Abstract

DR. LIGHT'S book presents us with a new technique in the methods of study travel in Africa--the use of the private aeroplane. Travel by motor-car has many obvious advantages for the student of African conditions, but is subject to two serious drawbacks. In eastern and equatorial Africa and some parts of West Africa, the traveller is confined during the rainy season to a few all-weather roads. Moreover, the great distances impose on him at all times an irritating waste of time. One is apt to forget, for example, that the area of French West Africa is greater than that of the Indian Empire; that the Belgian Congo is five times the size of France; or that the Union of South Africa, including its mandate, has four times the area of Germany. Here the aeroplane certainly has the advantage.
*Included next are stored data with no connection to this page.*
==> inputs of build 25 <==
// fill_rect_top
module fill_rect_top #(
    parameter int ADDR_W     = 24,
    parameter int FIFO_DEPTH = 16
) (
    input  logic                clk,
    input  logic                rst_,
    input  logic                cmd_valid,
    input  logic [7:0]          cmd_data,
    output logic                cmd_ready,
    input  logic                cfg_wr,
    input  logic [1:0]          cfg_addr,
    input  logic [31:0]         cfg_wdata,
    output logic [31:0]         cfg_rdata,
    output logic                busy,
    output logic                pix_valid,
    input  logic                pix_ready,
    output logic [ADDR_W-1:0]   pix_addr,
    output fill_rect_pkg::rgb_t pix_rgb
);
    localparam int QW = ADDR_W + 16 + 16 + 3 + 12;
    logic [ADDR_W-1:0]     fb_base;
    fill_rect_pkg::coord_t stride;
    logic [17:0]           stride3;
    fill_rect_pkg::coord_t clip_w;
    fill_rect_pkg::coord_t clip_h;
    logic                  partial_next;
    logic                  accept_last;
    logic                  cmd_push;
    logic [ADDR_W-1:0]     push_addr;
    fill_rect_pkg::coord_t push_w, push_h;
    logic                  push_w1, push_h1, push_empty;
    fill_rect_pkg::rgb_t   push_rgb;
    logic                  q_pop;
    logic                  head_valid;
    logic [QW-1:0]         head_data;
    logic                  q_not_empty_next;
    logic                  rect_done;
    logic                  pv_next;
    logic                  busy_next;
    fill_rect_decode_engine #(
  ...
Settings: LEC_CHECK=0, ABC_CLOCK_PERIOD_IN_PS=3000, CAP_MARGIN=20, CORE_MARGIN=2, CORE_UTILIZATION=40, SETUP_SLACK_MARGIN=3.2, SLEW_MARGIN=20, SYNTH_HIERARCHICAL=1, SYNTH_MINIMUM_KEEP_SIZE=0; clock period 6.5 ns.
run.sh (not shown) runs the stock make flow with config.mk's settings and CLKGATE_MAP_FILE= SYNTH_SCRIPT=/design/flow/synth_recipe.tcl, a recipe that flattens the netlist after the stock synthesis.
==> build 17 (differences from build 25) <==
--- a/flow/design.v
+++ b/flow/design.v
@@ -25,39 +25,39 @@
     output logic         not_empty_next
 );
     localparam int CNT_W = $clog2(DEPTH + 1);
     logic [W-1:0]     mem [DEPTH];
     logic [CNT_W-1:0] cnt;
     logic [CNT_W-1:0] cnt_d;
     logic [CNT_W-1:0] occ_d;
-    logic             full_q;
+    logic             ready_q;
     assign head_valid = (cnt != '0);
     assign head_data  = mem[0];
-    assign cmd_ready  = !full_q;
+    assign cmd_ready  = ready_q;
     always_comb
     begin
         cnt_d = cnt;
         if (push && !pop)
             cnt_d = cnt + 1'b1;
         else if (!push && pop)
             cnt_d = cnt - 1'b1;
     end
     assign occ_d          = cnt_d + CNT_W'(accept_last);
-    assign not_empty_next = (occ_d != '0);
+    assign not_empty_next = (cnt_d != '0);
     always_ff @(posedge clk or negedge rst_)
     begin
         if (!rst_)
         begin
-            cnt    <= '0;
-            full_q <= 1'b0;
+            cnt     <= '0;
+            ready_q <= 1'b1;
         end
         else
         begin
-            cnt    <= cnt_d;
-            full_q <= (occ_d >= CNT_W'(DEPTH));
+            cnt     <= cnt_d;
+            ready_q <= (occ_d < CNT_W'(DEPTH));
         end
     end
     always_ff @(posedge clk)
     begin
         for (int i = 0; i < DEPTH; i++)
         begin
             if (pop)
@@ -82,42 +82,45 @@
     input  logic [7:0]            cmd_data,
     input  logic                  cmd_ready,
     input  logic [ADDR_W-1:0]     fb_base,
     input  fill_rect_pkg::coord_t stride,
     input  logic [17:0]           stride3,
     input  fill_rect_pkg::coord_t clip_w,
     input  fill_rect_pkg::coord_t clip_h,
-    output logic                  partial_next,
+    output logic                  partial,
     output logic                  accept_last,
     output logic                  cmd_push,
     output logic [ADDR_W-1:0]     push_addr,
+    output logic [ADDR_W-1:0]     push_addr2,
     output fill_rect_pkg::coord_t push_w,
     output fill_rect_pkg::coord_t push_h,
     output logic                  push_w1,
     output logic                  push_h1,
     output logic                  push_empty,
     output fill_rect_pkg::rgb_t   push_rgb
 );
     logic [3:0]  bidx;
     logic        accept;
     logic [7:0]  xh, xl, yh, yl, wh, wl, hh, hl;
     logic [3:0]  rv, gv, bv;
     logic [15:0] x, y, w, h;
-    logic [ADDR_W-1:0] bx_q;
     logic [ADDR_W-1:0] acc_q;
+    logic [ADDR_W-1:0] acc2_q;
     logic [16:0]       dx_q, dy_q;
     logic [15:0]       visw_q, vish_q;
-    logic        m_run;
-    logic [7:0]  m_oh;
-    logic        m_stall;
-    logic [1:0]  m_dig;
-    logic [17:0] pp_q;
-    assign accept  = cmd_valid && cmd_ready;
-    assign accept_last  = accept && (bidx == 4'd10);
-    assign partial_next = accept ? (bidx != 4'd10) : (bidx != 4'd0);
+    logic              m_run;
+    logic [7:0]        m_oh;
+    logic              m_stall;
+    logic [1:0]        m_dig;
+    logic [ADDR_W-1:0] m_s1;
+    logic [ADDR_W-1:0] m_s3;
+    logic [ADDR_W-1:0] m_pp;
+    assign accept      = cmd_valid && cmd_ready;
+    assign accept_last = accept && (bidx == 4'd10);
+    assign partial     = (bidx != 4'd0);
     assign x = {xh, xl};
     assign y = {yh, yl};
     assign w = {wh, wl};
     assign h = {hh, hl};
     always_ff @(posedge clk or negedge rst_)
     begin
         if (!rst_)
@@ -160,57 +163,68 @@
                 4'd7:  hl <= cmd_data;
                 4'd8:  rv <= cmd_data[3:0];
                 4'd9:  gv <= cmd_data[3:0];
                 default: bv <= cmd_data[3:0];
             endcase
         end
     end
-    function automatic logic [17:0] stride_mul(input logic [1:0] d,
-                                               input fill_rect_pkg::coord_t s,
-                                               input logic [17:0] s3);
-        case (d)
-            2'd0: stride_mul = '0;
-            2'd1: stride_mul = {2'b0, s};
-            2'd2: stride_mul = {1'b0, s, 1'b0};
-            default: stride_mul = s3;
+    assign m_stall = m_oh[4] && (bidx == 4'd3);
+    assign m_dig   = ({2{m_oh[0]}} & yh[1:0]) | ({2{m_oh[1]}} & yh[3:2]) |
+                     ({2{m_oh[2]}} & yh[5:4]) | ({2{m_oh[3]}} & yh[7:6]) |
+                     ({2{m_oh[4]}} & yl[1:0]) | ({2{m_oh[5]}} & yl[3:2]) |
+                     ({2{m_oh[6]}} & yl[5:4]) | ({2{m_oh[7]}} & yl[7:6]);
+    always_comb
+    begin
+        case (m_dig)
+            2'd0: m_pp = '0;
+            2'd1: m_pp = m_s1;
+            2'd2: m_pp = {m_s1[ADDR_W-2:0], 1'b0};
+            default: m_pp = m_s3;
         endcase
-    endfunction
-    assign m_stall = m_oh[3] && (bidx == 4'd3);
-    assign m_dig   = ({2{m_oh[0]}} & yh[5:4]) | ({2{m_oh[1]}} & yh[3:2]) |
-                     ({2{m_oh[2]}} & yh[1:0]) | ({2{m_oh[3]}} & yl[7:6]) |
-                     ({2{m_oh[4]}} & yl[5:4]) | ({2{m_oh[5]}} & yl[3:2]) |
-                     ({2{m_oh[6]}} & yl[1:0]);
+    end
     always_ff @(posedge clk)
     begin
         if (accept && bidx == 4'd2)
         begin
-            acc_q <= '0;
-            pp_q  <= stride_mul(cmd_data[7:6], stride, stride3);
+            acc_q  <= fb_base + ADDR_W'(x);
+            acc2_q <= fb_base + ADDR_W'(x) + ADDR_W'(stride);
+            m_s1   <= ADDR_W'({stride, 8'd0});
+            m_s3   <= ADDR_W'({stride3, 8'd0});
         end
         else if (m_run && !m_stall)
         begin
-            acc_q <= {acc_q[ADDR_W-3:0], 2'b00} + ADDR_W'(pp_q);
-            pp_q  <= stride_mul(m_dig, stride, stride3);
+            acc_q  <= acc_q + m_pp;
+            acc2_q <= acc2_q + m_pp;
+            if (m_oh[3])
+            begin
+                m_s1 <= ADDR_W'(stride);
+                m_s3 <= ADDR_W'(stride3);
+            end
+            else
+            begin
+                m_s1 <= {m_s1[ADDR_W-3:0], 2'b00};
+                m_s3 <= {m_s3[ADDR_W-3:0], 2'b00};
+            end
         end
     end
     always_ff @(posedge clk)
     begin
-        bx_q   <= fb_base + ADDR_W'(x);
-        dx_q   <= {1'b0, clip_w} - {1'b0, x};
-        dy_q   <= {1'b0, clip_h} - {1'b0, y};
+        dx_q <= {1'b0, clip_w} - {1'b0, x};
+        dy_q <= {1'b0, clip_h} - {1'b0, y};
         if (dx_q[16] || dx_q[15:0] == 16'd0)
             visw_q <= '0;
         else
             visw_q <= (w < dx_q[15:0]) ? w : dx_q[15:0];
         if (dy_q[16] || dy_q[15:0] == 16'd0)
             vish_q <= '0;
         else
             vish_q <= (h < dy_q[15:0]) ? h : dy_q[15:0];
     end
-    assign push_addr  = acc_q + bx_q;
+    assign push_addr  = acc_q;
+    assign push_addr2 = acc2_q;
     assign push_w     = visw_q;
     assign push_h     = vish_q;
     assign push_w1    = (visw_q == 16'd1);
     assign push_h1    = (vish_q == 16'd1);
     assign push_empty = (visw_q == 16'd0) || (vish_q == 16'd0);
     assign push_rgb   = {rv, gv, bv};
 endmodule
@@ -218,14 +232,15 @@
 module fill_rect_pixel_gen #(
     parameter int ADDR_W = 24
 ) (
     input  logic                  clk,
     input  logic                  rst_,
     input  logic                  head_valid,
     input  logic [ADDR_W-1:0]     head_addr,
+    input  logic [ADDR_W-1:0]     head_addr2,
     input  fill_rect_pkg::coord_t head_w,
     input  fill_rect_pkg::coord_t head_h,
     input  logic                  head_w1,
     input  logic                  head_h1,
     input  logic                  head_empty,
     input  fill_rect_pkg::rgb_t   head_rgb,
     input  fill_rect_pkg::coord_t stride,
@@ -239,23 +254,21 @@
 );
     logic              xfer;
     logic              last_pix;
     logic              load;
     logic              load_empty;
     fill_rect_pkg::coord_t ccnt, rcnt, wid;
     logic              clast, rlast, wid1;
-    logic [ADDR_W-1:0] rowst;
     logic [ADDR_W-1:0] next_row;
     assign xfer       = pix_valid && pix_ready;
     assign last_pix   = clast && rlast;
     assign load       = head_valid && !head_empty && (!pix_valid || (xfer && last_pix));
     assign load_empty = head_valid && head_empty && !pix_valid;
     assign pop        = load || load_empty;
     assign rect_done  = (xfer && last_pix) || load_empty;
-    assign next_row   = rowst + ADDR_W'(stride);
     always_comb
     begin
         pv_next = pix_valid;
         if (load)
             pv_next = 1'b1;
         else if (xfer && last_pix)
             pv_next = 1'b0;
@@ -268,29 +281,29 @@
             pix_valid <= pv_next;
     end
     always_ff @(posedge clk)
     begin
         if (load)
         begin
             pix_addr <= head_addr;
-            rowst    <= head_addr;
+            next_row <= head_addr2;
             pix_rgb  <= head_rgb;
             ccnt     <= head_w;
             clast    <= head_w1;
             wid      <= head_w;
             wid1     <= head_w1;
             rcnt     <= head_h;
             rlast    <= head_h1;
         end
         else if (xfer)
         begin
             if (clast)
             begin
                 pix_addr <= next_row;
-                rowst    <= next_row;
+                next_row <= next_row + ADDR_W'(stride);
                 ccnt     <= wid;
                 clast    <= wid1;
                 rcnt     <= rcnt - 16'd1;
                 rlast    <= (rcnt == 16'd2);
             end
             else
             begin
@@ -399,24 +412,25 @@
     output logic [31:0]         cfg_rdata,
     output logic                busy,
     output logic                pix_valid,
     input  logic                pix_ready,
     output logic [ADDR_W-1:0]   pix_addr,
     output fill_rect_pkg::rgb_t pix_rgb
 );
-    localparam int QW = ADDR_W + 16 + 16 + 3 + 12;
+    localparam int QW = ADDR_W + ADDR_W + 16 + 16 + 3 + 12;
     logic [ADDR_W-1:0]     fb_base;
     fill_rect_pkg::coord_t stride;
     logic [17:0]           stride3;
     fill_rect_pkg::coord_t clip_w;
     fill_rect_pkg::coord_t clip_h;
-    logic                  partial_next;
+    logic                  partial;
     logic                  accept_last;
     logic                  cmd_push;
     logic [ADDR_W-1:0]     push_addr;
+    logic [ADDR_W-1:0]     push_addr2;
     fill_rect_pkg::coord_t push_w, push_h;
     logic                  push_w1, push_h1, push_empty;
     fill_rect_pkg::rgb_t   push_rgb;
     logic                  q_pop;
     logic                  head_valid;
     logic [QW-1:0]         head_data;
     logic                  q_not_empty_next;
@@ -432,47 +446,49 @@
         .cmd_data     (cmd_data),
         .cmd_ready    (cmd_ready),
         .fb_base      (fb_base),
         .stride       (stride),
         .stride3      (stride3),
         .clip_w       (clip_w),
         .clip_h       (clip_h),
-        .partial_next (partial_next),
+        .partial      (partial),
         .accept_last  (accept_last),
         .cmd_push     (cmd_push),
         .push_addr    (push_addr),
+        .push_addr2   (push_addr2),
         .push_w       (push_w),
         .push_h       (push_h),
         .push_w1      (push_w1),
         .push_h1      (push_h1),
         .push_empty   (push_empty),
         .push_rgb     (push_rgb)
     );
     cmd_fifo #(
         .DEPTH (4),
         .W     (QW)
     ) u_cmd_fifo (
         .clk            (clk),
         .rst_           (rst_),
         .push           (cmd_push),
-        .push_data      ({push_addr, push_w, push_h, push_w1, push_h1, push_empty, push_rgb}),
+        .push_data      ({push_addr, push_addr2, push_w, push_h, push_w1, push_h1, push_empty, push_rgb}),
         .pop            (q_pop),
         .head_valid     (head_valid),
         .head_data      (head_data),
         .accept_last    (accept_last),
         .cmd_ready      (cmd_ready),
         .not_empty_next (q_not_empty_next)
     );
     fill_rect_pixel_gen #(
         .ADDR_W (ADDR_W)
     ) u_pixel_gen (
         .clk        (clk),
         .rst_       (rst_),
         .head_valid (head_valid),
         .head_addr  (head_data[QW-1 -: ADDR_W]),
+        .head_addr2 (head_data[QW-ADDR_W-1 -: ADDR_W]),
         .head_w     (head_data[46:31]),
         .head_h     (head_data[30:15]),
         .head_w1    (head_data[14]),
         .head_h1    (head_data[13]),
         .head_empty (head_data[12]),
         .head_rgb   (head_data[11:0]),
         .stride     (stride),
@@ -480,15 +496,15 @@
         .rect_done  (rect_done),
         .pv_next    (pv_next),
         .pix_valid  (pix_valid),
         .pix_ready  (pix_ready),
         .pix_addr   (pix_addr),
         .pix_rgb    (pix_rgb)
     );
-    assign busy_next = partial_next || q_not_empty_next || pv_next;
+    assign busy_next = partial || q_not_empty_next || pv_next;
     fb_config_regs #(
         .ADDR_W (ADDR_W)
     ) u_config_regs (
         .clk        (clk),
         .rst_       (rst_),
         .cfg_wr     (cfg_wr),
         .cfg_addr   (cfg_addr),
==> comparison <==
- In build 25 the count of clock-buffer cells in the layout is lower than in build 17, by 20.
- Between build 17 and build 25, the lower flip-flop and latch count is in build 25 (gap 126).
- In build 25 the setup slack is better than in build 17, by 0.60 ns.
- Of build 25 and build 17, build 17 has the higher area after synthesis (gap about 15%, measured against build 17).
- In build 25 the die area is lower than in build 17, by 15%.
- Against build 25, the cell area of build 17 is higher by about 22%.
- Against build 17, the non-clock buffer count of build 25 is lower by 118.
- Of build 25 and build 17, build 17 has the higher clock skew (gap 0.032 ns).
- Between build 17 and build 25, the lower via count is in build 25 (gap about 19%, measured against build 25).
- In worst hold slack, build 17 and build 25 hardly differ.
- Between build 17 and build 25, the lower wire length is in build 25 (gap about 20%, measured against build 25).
But there is at present a very grave obstacle in the paucity of landing grounds and of metereological information, away from the main routes taken by commercial airways. Dr. Light's journey took him from the Cape, through the Rhodesias, Tanganyika, Kenya, Uganda and the Sudan, to Cairo. Air facilities are good in the Union, and fairly well developed in Southern Rhodesia; in Northern Rhodesia and East Africa t hey are very limited. It would have been interesting had Dr. Light's journey allowed him the opportunity of comparing conditions in the Belgian Congo, where the authorities appreciated, at an early date, the value of internal air communications, and have for a number of years maintained an efficient local service through the Sabena organization. Focus on Africa By Richard Upjohn Light. (American Geographical Society, Special Publication, No. 25.) Pp. xv + 228 + 145 plates. (New York: American Geographical Society, 1941.) 5 dollars; 3 dollars to Fellows.